The embarrassing slip-up in proprietary trading that Jefferies Group ( JEF) disclosed on Monday came as the New York-based boutique broker run by CEO Rich Handler is seeking to challenge the dominance of its much larger rivals. Jefferies rang up $51 million in losses from trading and asset management that got upended by a dicey trading and credit environment that already has unsettled the likes of Morgan Stanley ( MS), Lehman Brothers ( LEH) and Bear Stearns ( BSC). The firm is expected to report fourth-quarter results Jan. 23. For the fourth quarter of last year, the New York-based company expects to report a
net loss of $24 million , or 17 cents a share. Sales at the firm will be in the range of $345 million to $365 million. The loss is particularly vexing for Jefferies, which only recently had been driving hard at building up its proprietary trading operation to leverage its expertise in small- to mid-cap companies and vying for market share in those areas largely ignored by Morgan Stanley and Goldman Sachs ( GS). Jefferies' Handler said the firm lost a combined $32 million in two principal trading groups. "They got caught up in the meltdown and the money was gone," said Handler, during the analyst call. Most embarrassing is that those proprietary trading strategies were kicked off in July. Proprietary trading at investment banks and brokers is an area that is meant to generate profits for the firm by using its own money and savvy to benefit from trading opportunities. For midtier firms like Jefferies, such strategies were significant, because fees from other business lines had been thinning out.

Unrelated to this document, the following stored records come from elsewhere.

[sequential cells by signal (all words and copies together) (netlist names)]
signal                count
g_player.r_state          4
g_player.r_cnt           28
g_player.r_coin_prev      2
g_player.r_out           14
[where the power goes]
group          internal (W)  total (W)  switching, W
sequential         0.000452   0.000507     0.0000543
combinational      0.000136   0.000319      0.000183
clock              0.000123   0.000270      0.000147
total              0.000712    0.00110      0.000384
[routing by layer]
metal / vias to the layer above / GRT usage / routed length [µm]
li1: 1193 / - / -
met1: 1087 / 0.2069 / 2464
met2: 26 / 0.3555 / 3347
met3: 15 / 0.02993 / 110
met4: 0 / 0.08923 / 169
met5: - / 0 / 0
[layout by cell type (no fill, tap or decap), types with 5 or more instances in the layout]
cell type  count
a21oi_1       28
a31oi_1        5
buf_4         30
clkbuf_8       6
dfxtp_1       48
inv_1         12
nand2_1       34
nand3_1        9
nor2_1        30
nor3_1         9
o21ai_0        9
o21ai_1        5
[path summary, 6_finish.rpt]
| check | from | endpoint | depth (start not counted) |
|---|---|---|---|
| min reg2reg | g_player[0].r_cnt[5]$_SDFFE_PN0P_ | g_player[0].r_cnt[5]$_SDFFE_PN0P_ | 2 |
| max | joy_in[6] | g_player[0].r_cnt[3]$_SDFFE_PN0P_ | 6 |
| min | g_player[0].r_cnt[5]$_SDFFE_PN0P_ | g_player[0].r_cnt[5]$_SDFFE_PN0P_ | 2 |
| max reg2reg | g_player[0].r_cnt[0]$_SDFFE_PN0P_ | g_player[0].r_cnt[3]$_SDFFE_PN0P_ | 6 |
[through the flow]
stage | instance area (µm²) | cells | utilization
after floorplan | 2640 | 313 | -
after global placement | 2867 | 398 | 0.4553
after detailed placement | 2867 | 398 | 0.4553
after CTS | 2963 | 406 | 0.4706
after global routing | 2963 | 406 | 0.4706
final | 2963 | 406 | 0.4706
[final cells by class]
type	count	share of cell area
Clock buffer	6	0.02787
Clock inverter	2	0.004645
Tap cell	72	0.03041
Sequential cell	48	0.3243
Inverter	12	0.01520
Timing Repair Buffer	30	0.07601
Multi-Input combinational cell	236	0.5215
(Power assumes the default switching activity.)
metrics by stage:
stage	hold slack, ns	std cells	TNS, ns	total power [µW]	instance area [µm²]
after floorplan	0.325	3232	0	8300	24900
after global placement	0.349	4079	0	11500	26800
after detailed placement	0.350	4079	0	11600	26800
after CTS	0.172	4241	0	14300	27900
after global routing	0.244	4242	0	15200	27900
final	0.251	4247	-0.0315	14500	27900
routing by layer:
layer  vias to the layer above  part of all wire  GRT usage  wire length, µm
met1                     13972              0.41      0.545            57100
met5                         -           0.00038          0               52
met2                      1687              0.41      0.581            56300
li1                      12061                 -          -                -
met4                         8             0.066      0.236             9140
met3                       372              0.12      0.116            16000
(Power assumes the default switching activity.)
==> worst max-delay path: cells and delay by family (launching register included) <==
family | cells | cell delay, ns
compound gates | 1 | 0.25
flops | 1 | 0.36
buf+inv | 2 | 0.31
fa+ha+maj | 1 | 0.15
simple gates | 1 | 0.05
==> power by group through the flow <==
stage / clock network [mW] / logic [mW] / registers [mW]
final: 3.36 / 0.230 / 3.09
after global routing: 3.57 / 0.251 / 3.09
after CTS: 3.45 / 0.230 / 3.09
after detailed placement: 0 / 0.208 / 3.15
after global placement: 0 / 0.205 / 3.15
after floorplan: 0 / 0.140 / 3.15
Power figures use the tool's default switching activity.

"We're fully on the offensive in building this business," Jeffries co-head of equities Ross Stevens told Bloomberg during an interview in October. The statement came after the firm's most recent trader and salesperson hiring binges to boost its principal trading, which included the hiring of Rhys Brooks, co-head of cash trading at Thomas Weisel Partners Group. According to people familiar with the situation, Stevens, who was hired in November 2005 and charged with, among other tasks, growing the firm's principal trading platform, could be shifting to a new role with the firm. Jason Griffiths, who had been co-head of equities along with Stevens, has been named sole head, according to the source. Rumors had floated that Stevens, who has a Ph.D from the University of Chicago, may have left the firm as a result of its unexpected fourth-quarter losses. It is now believed, however, he will be repositioned to focus on quantitative strategies. Messages left with Stevens and Griffith were not returned. "We wanted to have a singular voice in that department and wanted to be sure that the execution focus was heightened," said Brian Friedman, chairman of Jeffries' executive committee, speaking generally about management moves without naming names during its Monday call. A spokesman for Jefferies declined to comment.